One of Coachella’s most popular fads is sequins, which can be extremely difficult to decompose if discarded irresponsibly. Sequins contain toxic chemicals that can sit in landfills for thousands of years, eventually leaching microplastics into water systems. Other textile materials that tend to be thrown into waste are animal-based and plant-based fibers, such as silk and cotton. Thousands of these accessories and outfits will be dumped into the landfill annually and left to pollute the earth after the publicity from Coachella has passed. To combat these pollution concerns, eco-friendly garments, such as biodegradable sequins, can be bought instead. For example, designer Elissa Brunato invented Bio Iridescent Sequin, a sequin that is compostable and completely made of cellulose, which is natural plant matter. Eco-friendly accessories can add glamor and reduce pollution, and will hopefully become an essential in future Coachella events. The move toward environmental consciousness is developing. Fast fashion brand H&M, which already labels itself as an eco-friendly brand, has taken the initiative to become more environmentally friendly by aiming to produce all its products from recycled or sustainably sourced materials by 2030.

Though the music festival is a massive income generator for clothing brands, economic problems can arise as a consequence. When half a million people fly to California each year for Coachella, clothing brands’ sales prices often skyrocket. However, after Coachella’s popularity fades until its reappearance next year for the new festival, these purchases are forgotten about and discarded for the upcoming fashion fad. Modern culture is always evolving around the concept of boldness and newness, both of which influence people to constantly purchase new clothes for that feeling of excitement. On average, each attendee at Coachella will spend around $200 to $400 for each outfit. This toxic purchasing cycle leads to not only the environmental problems that were discussed previously, but also economic hardships that result from constant purchases. As noted by the Bureau of Labor Statistics, the average person spends about $161 on clothes per month, and the average American family spends roughly $1,800 on clothes annually.

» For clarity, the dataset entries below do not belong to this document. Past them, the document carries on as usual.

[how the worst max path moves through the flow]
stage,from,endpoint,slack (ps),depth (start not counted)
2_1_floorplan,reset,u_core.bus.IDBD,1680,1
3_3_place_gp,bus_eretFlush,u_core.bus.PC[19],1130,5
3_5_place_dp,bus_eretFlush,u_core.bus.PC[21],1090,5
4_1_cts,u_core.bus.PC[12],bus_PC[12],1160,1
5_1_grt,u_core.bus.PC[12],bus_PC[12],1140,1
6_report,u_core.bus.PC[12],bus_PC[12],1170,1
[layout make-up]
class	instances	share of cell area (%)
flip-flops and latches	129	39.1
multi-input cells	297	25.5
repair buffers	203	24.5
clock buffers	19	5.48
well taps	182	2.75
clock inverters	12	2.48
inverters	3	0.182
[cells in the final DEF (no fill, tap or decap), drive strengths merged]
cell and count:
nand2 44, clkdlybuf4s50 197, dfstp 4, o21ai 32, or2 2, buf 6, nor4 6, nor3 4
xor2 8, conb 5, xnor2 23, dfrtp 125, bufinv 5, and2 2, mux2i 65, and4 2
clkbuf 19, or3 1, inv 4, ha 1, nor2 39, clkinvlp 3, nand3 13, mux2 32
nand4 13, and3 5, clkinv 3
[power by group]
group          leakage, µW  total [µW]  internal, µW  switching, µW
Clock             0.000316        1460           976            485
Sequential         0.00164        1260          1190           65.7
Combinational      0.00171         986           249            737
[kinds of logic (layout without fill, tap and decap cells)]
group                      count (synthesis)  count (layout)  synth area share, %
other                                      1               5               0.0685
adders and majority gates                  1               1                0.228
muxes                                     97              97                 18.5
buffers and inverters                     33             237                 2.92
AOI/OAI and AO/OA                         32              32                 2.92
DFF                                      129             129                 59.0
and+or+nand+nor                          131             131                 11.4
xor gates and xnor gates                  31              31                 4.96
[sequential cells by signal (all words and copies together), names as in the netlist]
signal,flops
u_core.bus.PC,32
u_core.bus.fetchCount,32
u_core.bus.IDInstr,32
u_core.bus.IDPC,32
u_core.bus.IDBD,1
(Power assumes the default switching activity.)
--- config.mk ---
export PLATFORM = sky130hd
export DESIGN_NAME = dca_matrix_lsu_read_path
export DESIGN_NICKNAME = d
export VERILOG_FILES = /design/src/rtl/dca_matrix_lsu_read_path.sv
export SDC_FILE = /design/constraint.sdc
export NUM_CORES = 1
export LEC_CHECK = 0
export CORE_MARGIN = 1.5
export CORE_UTILIZATION = 46
export DETAILED_ROUTE_END_ITERATION = 8
export MAX_ROUTING_LAYER = met4
export PLACE_DENSITY = 0.8
export SLEW_MARGIN = 25
export SYNTH_ARGS = -nofsm -noshare
export SYNTH_HDL_FRONTEND = slang
export SYNTH_SLANG_ARGS = --single-unit
export TNS_END_PERCENT = 30
--- constraint.sdc ---
create_clock -name clk -period 3.4 [get_ports clk]
set_input_delay 1.02 -clock clk [delete_from_list [all_inputs] [get_ports clk]]
set_output_delay 1.02 -clock clk [all_outputs]
set_load 0.02 [all_outputs]
==> config.mk <==
export PLATFORM = sky130hd
export DESIGN_NAME = tkz_counter_tx_flat
export DESIGN_NICKNAME = d
export VERILOG_FILES = /design/src/rtl/tkz_counter_tx_if.sv /design/src/rtl/tkz_counter_tx.sv /design/src/flat_wrapper.sv
export SDC_FILE = /design/constraint.sdc
export NUM_CORES = 1
export LEC_CHECK = 0
export ABC_AREA = 1
export BUFFER_PORTS_ARGS = -buffer_cell sky130_fd_sc_hd__buf_2
export CAP_MARGIN = 10
export CORE_MARGIN = 2
export CORE_UTILIZATION = 55
export CTS_CLUSTER_DIAMETER = 30
export CTS_CLUSTER_SIZE = 40
export DETAILED_ROUTE_END_ITERATION = 8
export PLACE_DENSITY = 0.88
export SYNTH_ARGS = -nofsm -noshare
export SYNTH_HDL_FRONTEND = slang
export SYNTH_SLANG_ARGS = --single-unit
==> constraint.sdc <==
create_clock -name clk -period 4.8 [get_ports clk]
set_clock_uncertainty 0.05 [all_clocks]
set_input_delay 0.72 -clock clk [delete_from_list [all_inputs] [get_ports clk]]
set_output_delay 0.72 -clock clk [all_outputs]
set_load 0.01 [all_outputs]
==> src/rtl/tkz_counter_tx_if.sv <==
// tkz_counter_tx_if: 32-bit beat stream carrying the tweakey-Z image to the datapath
interface tkz_counter_tx_if;
   logic [31:0] tkz_word;
   logic        tkz_valid;
   logic        tkz_ready;
   logic        tkz_last;
   modport master (output tkz_word, tkz_valid, tkz_last, input tkz_ready);
   modport slave (input tkz_word, tkz_valid, tkz_last, output tkz_ready);
endinterface

==> src/rtl/tkz_counter_tx.sv <==
// tkz_counter_tx: Romulus block-counter LFSR plus domain byte, shipped as a two-beat TK1 snapshot
module tkz_counter_tx #(
   parameter logic [7:0]  POLY     = 8'h95,
   parameter logic [55:0] INIT_CNT = 56'h1,
   parameter logic [7:0]  INIT_DOM = 8'h00
) (
   input  logic                     clk,
   input  logic                     rst,
   input  logic                     cnt_init,
   input  logic                     cnt_step,
   input  logic                     dom_ld,
   input  logic [7:0]               dom_in,
   input  logic                     send,
   tkz_counter_tx_if.master         tkz,
   output logic                     busy,
   output logic [63:0]              tkz_image
);
   typedef enum logic [1:0] {IDLE, BEAT0, BEAT1} state_t;
   state_t      state_q, state_d;
   logic [55:0] cnt_q, cnt_d;
   logic [7:0]  dom_q, dom_d;
   logic [63:0] snap_q, snap_d;
   // counter bytes are laid out LSB-first from the top of the image
   assign tkz_image = {cnt_q[7:0], cnt_q[15:8], cnt_q[23:16], cnt_q[31:24],
                       cnt_q[39:32], cnt_q[47:40], cnt_q[55:48], dom_q};
   assign tkz.tkz_valid = state_q != IDLE;
   assign tkz.tkz_last  = state_q == BEAT1;
   assign tkz.tkz_word  = state_q == BEAT0 ? snap_q[31:0] : state_q == BEAT1 ? snap_q[63:32] : 32'h0;
   assign busy          = state_q != IDLE;
   always_ff @(posedge clk or posedge rst) begin
      if (rst) begin
         state_q <= IDLE;
         cnt_q   <= INIT_CNT;
         dom_q   <= INIT_DOM;
         snap_q  <= 64'h0;
      end else begin
         state_q <= state_d;
         cnt_q   <= cnt_d;
         dom_q   <= dom_d;
         snap_q  <= snap_d;
      end
   end
   always_comb begin
      cnt_d   = cnt_init ? INIT_CNT
              : cnt_step ? {cnt_q[54:0], 1'b0} ^ (cnt_q[55] ? {48'h0, POLY} : 56'h0)
              : cnt_q;
      dom_d   = dom_ld ? dom_in : dom_q;
      state_d = state_q;
      snap_d  = snap_q;
      case (state_q)
         IDLE: if (send) begin
            snap_d  = tkz_image;
            state_d = BEAT0;
         end
         BEAT0: if (tkz.tkz_ready) state_d = BEAT1;
         BEAT1: if (tkz.tkz_ready) begin
            state_d = send ? BEAT0 : IDLE;
            snap_d  = send ? tkz_image : snap_q;
         end
         default: state_d = IDLE;
      endcase
   end
endmodule

==> src/flat_wrapper.sv <==
// flat-port wrapper written by rule: the top's interface ports become plain ports
module tkz_counter_tx_flat 
#(
   parameter logic [7:0]  POLY     = 8'h95,
   parameter logic [55:0] INIT_CNT = 56'h1,
   parameter logic [7:0]  INIT_DOM = 8'h00
)
  (clk, rst, cnt_init, cnt_step, dom_ld, dom_in, send, busy, tkz_image, tkz_tkz_word, tkz_tkz_valid, tkz_tkz_last, tkz_tkz_ready);
  tkz_counter_tx_if tkz_i ();
  input  logic clk;
  input  logic rst;
  input  logic cnt_init;
  input  logic cnt_step;
  input  logic dom_ld;
  input  logic [7:0] dom_in;
  input  logic send;
  output logic busy;
  output logic [63:0] tkz_image;
  output wire logic [$bits(tkz_i.tkz_word)-1:0] tkz_tkz_word;
  output wire logic [$bits(tkz_i.tkz_valid)-1:0] tkz_tkz_valid;
  output wire logic [$bits(tkz_i.tkz_last)-1:0] tkz_tkz_last;
  input wire logic [$bits(tkz_i.tkz_ready)-1:0] tkz_tkz_ready;
  assign tkz_tkz_word = tkz_i.tkz_word;
  assign tkz_tkz_valid = tkz_i.tkz_valid;
  assign tkz_tkz_last = tkz_i.tkz_last;
  assign tkz_i.tkz_ready = tkz_tkz_ready;
  tkz_counter_tx #(.POLY(POLY), .INIT_CNT(INIT_CNT), .INIT_DOM(INIT_DOM)) u_core (.clk(clk), .rst(rst), .cnt_init(cnt_init), .cnt_step(cnt_step), .dom_ld(dom_ld), .dom_in(dom_in), .send(send), .tkz(tkz_i), .busy(busy), .tkz_image(tkz_image));
endmodule
Word-level counts from Yosys, hierarchy flattened:

Cells that the tools add are included.

* $add $sub $neg: 0
* $mul: 0
* divide/modulo/power cells: 0
* magnitude comparators: 0
* equality and inequality tests: 5
* shifts and indexed selects: 0
* muxes and demuxes: 13
* bitwise operators: 1
* reductions and logical operators: 6

Operator list (number)
* $mux W64: 2
* $pmux W64 S2: 1
* $mux W56: 2
* $mux W32: 2
* $xor A56 B56 Y56: 1
* $mux W8: 1
* $mux W2: 3
* $pmux W2 S3: 1
* $reduce_bool A2 Y1: 3
* $ne A2 B2 Y1 const B: 2
* $reduce_and A3 Y1: 1
* $eq A2 B1 Y1 const B: 1
* $eq A2 B2 Y1 const B: 1
* $logic_not A2 Y1: 1
* $ne A2 B1 Y1 const B: 1
* $reduce_and A2 Y1: 1
* $mux W1: 1

* flip-flop bits (word level): 130
* bits in latches: 0
* bits in writable memories: 0
* ROM bits: 0
* input port bits: 15
* logic and storage cells: 29
* memories: 0

Logic depth before layout (Yosys ltp):

Gate-level depths: netlist of the first run.

* word-level depth: 4
* gate-level depth with buffers: 7
* depth with buffers taken out: 5

Worst setup path after synthesis of the first run:

Ideal clock, no wire load.

* kind: register -> output
* start point: register u_core.state_q[0]
* end point: output tkz_tkz_word[22]
* arrival time: 1001 ps
* required time: 4030 ps
* slack: 3029 ps
* cell stages (with the launch flop): 6
* buffers on the path: 2
* cell sequence: dfrtp_1 buf_6 nor2_4 buf_2 nand2_1 nand2_1

* longest elaborated chain between the ends: 3
* elaborated cells between the ends (all ways): 4
* those cells by class: eq/ne (2); mux (2)

Ends and longest elaborated chain
* start, declared: RTL line tkz_counter_tx.sv:19 `state_t state_q, state_d;`
* start signal, assigned: RTL line tkz_counter_tx.sv:37 `state_q <= state_d;`
* $eq A2 B2 Y1
* via tkz_tkz_last: RTL line flat_wrapper.sv:21 `output wire logic [$bits(tkz_i.tkz_last)-1:0] tkz_tkz_last;`
* $mux W32 (2 in a row): RTL line tkz_counter_tx.sv:28 `assign tkz.tkz_word = state_q == BEAT0 ? snap_q[31:0] : state_q == BEAT1 ? snap_q[63:32] : 32'h0;`
* end, declared: RTL line flat_wrapper.sv:19 `output wire logic [$bits(tkz_i.tkz_word)-1:0] tkz_tkz_word;`

The timed path passes the listed nets, and every way through them passes these cells.

Final worst setup path of the first run:

* start point: register u_core.state_q[1]
* end point: output tkz_tkz_word[23]

* longest elaborated chain between the ends: 3
* elaborated cells between the ends (all ways): 4
* those cells by class: eq/ne (2); mux (2)

Ends and longest elaborated chain (RTL line)
* $eq A2 B2 Y1: tkz_counter_tx.sv:28
* $mux W32: tkz_counter_tx.sv:28
* $mux W32 *: tkz_counter_tx.sv:28

Mark *: on every way between the ends. The rest lies on a longest branch, timed or not.

==> results_dict.tcl, run 1 <==
set metrics [dict create \
    first_global_vias 4793 \
    layout_min_cycle_time_ns 3.08 \
    critPathMaxFanout 34 \
    max_freq_mhz 325 \
    relSlewSlack_pct 33.4 \
    htreeDepth 4 \
    viasPerCell 5.60 \
    hold_viol 0 \
    drv_slew 0 \
    grtUsageTotal_pct 28.3 \
    cts.hold.buffers_added 0 \
    hp-class "in -> async" \
    initial_core_util_pct 57.2 \
    clockBufferDepth 2 \
    syn_inst 671 \
    insertion_delay_ns 0.53 \
    powerDensity_nw_per_um2 425 \
    numCtsBuffers 17 \
    drv_cap 0 \
    post-route-period-util_pct 64.1 \
    ant_nets 0 \
    syn2layout_area_growth_pct 19.1 \
    setup_ws_ns 1.72 \
    clk_pin_slew_worst_paths_ns 0.06 \
    grt_max_degree 75 \
    avgSynthCellArea_um2 8.36 \
    ys_seq_area_share_pct 58.0 \
    netlist_area_um2 5610 \
    finalSetupTns_ns 0 \
    rsz0062_at_grt "false" \
    drcViolationCount 0 \
    worstMarginPinSlew_ns 0.997 \
    antenna_found_initial 0 \
    rows 36 \
    final_cell_mix "nand2_1 (323), dfrtp_1 (129), buf_2 (113)" \
    finalNonFillerCells 909 \
    finalPower_mw 2.84 \
    max-vdd-ir-drop_mv 0.249 \
    die_w_um 105 \
    wl_per_cell_um 16.1 \
    worst-setup-path-type "reg -> out" \
    port_buffers 113 \
    cp.required_ns 4.03 \
    antenna_cells 0 \
    yosysUniqueCellTypes 16 \
    status "finished clean" \
    cts_setup_buffers 0 \
    final_common_cell "nand2_1" \
    globalplace.congestion 0.931 \
    cts_root_buf "clkbuf_8" \
    hpwl_mm 9.04 \
    ctsResizeCount 0 \
    setup_viol 0 \
    dieArea_um2 11000 \
    core-area_um2 9820 \
    drive_gt1_share_pct 21.3 \
    cp-start-kind "flip-flop" \
    routed_wl_mm 14.7 \
    ys_warn_count 0 \
    grt_pass1_wl_mm 24.4 \
    end_kind "primary output" \
    drtPass1Iterations 7 \
    io_pins 114 \
    fp.dieH_um 105 \
    cts_tree "built" \
    syn_nets 686 \
    grt_remaining_overflow 0 \
    p_leak_nw 3.90 \
    final_nets 778 \
    clkSinkCount 130 \
    drt_iter0_drc 500 \
    dp_slack_ns 2.13 \
    cp.arrival_ns 2.31 \
    ys_ff_latch 130 \
    dp.cells 877 \
    num_vias 5092 \
]
report_power, final:
part | internal (mW) | leakage, nW | switching, mW
sequential | 1.15 | 1.78 | 0.0368
clock | 0.741 | 0.270 | 0.491
combinational | 0.0976 | 1.85 | 0.325
total | 1.99 | 3.90 | 0.853
metal layers:
| metal | GRT usage [%] | vias to the layer above | wire length, um |
|---|---|---|---|
| met5 | 0 | - | 0 |
| met1 | 38.4 | 2441 | 5830 |
| met2 | 43.1 | 282 | 7070 |
| met4 | 11.9 | 0 | 422 |
| li1 | - | 2319 | - |
| met3 | 7.61 | 50 | 1330 |
area by class of cell:
class / count / area [um2]
well taps: 133 / 166
multi-input cells: 476 / 2010
clock inverters: 15 / 161
inverters: 19 / 73.8
flip-flops and latches: 130 / 3250
fillers: 762 / 3130
clock buffers: 17 / 414
repair buffers: 119 / 611
flip-flops by register name, summed over array words and instances (netlist names):
register and cells:
u_core.snap_q 64, u_core.cnt_q 56, u_core.dom_q 8, u_core.state_q 2
kinds of logic (layout without fill, tap and decap cells):
family	Yosys count	count (layout)	synth area share, %
flip-flops	130	130	58.0
buffers and inverters	65	170	6.35
AO/OA/AOI/OAI	36	36	3.21
AND/OR/NAND/NOR	440	440	32.5
critical path, stage by stage (launching register included):
cell	delay [ns]
dfrtp_1	0.39
inv_2	0.27
nor2_4	0.71
nand2_1	0.12
nand2_1	0.14
buf_2	0.14
stage by stage:
stage | hold WS [ns] | area [um2] | utilization [%]
floorplan | 0.392 | 5610 | -
global placement | 0.405 | 6110 | 62.2
detailed placement | 0.409 | 6110 | 62.2
CTS | 0.337 | 6690 | 68.1
global route | 0.338 | 6690 | 68.1
finish | 0.329 | 6690 | 68.1
Yosys cell counts:
cell type / count / area share [%]
or2_2: 1 / 0.11
inv_2: 5 / 0.33
buf_4: 9 / 1.2
nand3_1: 110 / 9.8
inv_1: 14 / 0.94
clkbuf_1: 8 / 0.54
buf_1: 1 / 0.067
o21ai_1: 24 / 2.1
dfstp_2: 1 / 0.47
buf_2: 21 / 1.9
a21oi_1: 1 / 0.089
buf_6: 7 / 1.4
nand2_1: 325 / 22
nor2_4: 4 / 0.80
dfrtp_1: 129 / 58
o21ai_0: 11 / 0.98
path summary, 6_finish.rpt:
path,endpoint,cells past startpoint,start,slack (ns)
worst max-delay path,tkz_tkz_word[23],5,u_core.state_q[1],1.72
worst min-delay path,u_core.cnt_q[26],2,rst,0.33
worst max register to register,u_core.snap_q[15],7,u_core.state_q[0],2.19
worst min register to register,u_core.snap_q[56],2,u_core.snap_q[56],0.42
max in group asynchronous,u_core.snap_q[13],3,rst,3.44
min in group clk,u_core.state_q[0],2,tkz_tkz_ready,0.35
(Power assumes the default switching activity.)
==> inputs of run 2 (changes only) <==
--- a/config.mk
+++ b/config.mk
@@ -9,11 +9,11 @@
 export BUFFER_PORTS_ARGS = -buffer_cell sky130_fd_sc_hd__buf_2
 export CAP_MARGIN = 10
 export CORE_MARGIN = 2
-export CORE_UTILIZATION = 55
+export CORE_UTILIZATION = 49
 export CTS_CLUSTER_DIAMETER = 30
 export CTS_CLUSTER_SIZE = 40
 export DETAILED_ROUTE_END_ITERATION = 8
-export PLACE_DENSITY = 0.88
+export PLACE_DENSITY = 0.83
 export SYNTH_ARGS = -nofsm -noshare
 export SYNTH_HDL_FRONTEND = slang
 export SYNTH_SLANG_ARGS = --single-unit
==> constraint.sdc (replaced) <==
create_clock -name clk -period 2.5 [get_ports clk]
set_clock_uncertainty 0.05 [all_clocks]
set_input_delay 0.375 -clock clk [delete_from_list [all_inputs] [get_ports clk]]
set_output_delay 0.375 -clock clk [all_outputs]
set_load 0.01 [all_outputs]
==> results_dict.tcl, run 2 (synthesis results as in run 1) <==
set metrics [dict create \
    status "finished clean" \
    largestRegisters "u_core.snap_q x64, u_core.cnt_q x56, u_core.dom_q x8" \
    p_leak_nw 3.96 \
    critPathMaxStageDelay_ns 0.60 \
    cp-start-kind "flip-flop" \
    clkSinkCount 130 \
    cp.required_ns 2.08 \
    viasPerCell 5.42 \
    final_nets 784 \
    core-area_um2 11300 \
    antenna_found_initial 0 \
    drcViolationCount 0 \
    grt_remaining_overflow 0 \
    largest-register "u_core.snap_q" \
    crit_buf_inv 2 \
    grt_max_degree 106 \
    cp.arrival_ns 1.79 \
    drive_gt1_share_pct 21.6 \
    cts_setup_buffers 0 \
    drv_slew 0 \
    cts_root_buf "clkbuf_16" \
    end_kind "primary output" \
    final_cell_mix "nand2_1 (323), dfrtp_1 (129), buf_2 (113)" \
    hpwl_mm 9.35 \
    fp.dieH_um 111 \
    rows 39 \
    ctsResizeCount 0 \
    finalSetupTns_ns 0 \
    max-vdd-ir-drop_mv 0.505 \
    drt_iter0_drc 514 \
    dieArea_um2 12300 \
    routed_wl_mm 14.6 \
    numCtsBuffers 17 \
    worst-setup-path-type "reg -> out" \
    worstMarginPinSlew_ns 0.661 \
    crit_family "flip-flops" \
    io_pins 114 \
    htreeDepth 4 \
    max_freq_mhz 451 \
    ant_nets 0 \
    num_vias 5011 \
    cts.hold.buffers_added 0 \
    antenna_cells 0 \
    largest_reg_flops 64 \
    globalplace.congestion 0.802 \
    layout_min_cycle_time_ns 2.22 \
    grtUsageTotal_pct 24.9 \
    critPathSlowestCell "dfrtp_1" \
    powerDensity_nw_per_um2 821 \
    initial_core_util_pct 49.6 \
    hold_viol 0 \
    final_common_cell "nand2_1" \
    drtPass1Iterations 5 \
    drv_cap 0 \
    die_w_um 111 \
    grt_pass1_wl_mm 24.4 \
    syn2layout_area_growth_pct 21.2 \
    crit_chain "buf_4 > nand3_1 > nand2_1 > buf_2" \
    critPathMaxFanout 26 \
    rsz0062_at_grt "false" \
    post-route-period-util_pct 88.7 \
    hp-class "in -> async" \
    insertion_delay_ns 0.41 \
    clk_pin_slew_worst_paths_ns 0.06 \
    first_global_vias 4844 \
    port_buffers 113 \
    cts_tree "built" \
    wl_per_cell_um 15.8 \
    setup_viol 0 \
    clockBufferDepth 2 \
    relSlewSlack_pct 55.9 \
    setup_ws_ns 0.283 \
    dp_slack_ns 0.726 \
]
==> run 2: cell types whose count changed in the layout (fill, tap and decap cells not counted) <==
cell | previous run | this run
clkbuf_8 | 1 | 4
buf_4 | 6 | 9
buf_12 | 0 | 3
clkbuf_1 | 0 | 2
inv_6 | 1 | 0
clkinv_2 | 2 | 4
inv_4 | 1 | 0
clkbuf_16 | 16 | 17
clkinvlp_4 | 4 | 3
clkinv_4 | 6 | 1
==> run 2: area by class of cell <==
cell class / instances / area (um2)
clock buffers: 23 / 488
clock inverters: 9 / 104
fillers: 979 / 4520
inverters: 19 / 75.1
multi-input cells: 476 / 2010
flip-flops and latches: 130 / 3250
well taps: 143 / 179
repair buffers: 125 / 693
==> run 2: worst paths after layout <==
path,from,to,slack [ns],depth (start not counted)
max,u_core.state_q[0],tkz_tkz_word[27],0.28,4
min,rst,u_core.cnt_q[6],0.01,3
max reg2reg,u_core.state_q[0],u_core.snap_q[41],0.78,4
min reg2reg,u_core.snap_q[0],u_core.snap_q[0],0.42,2
max in group asynchronous,rst,u_core.state_q[0],1.91,3
min in group clk,dom_in[2],u_core.dom_q[2],0.12,3
==> run 2: report_power, final <==
group / internal, mW / switching [mW] / total (mW)
Combinational: 0.228 / 0.608 / 0.836
Clock: 1.57 / 0.883 / 2.45
Sequential: 2.21 / 0.0859 / 2.29
Total: 4.00 / 1.58 / 5.58
==> run 2: routing by layer <==
metal / vias up / global-route usage, % / wire length [um]
met5: - / 0 / 0
met4: 0 / 7.16 / 237
met3: 29 / 7.60 / 1170
met2: 207 / 38.7 / 7020
met1: 2448 / 34.2 / 6150
li1: 2327 / - / -
==> run 2: per-stage QoR <==
step	total power, mW	cells	utilization [%]	hold slack (ns)	instance area, um2
6_report	5.58	925	60.1	0.0129	6800
5_1_grt	5.81	925	60.1	0.0508	6800
4_1_cts	5.59	925	60.1	0.0212	6800
3_5_place_dp	3.16	893	54.8	0.410	6210
3_3_place_gp	3.14	893	54.8	0.405	6210
2_1_floorplan	2.97	671	-	0.392	5620
==> run 2: worst reg2reg max path, stage by stage (launching register included) <==
cell and delay, ns:
dfrtp_1 0.53, nor2_4 0.18, buf_4 0.55, nand3_1 0.22, nand2_1 0.13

The amount of money spent on clothing for one outfit during Coachella is more than the amount the average person spends on clothing each month, further displaying the unethical consumption that Coachella generates. The economic conflicts that arise directly correlate with the environmental conflicts, as when more money is spent on clothing for Coachella, more waste is yielded. Though recycling clothes is a considerably more eco-friendly option compared to not recycling at all, it is still an energy-intensive process that requires time and finances. Meanwhile, wearing a fashion item repeatedly until the end of its life not only saves energy, but also decreases waste. Rewearing fashion items can help people save money and assist in lowering the rapidly increasing greenhouse gas emissions.

Despite the overwhelming crises that seem to arise from the assemblage of this music extravaganza, action can be taken to minimize the consequences. Recycling, rewearing, and reducing clothing purchases are all methods that can be utilized not only during Coachella, but year-round to continue to have a proactive mindset regarding the planet. Coachella should be held accountable for promoting this information, as it is one of the major music festivals in the world and the consequences can impact everyone. If all attendees do their part, future fashion carnivals can continue to be glamorous and thrilling while also adding a new, vital element of environmentalism.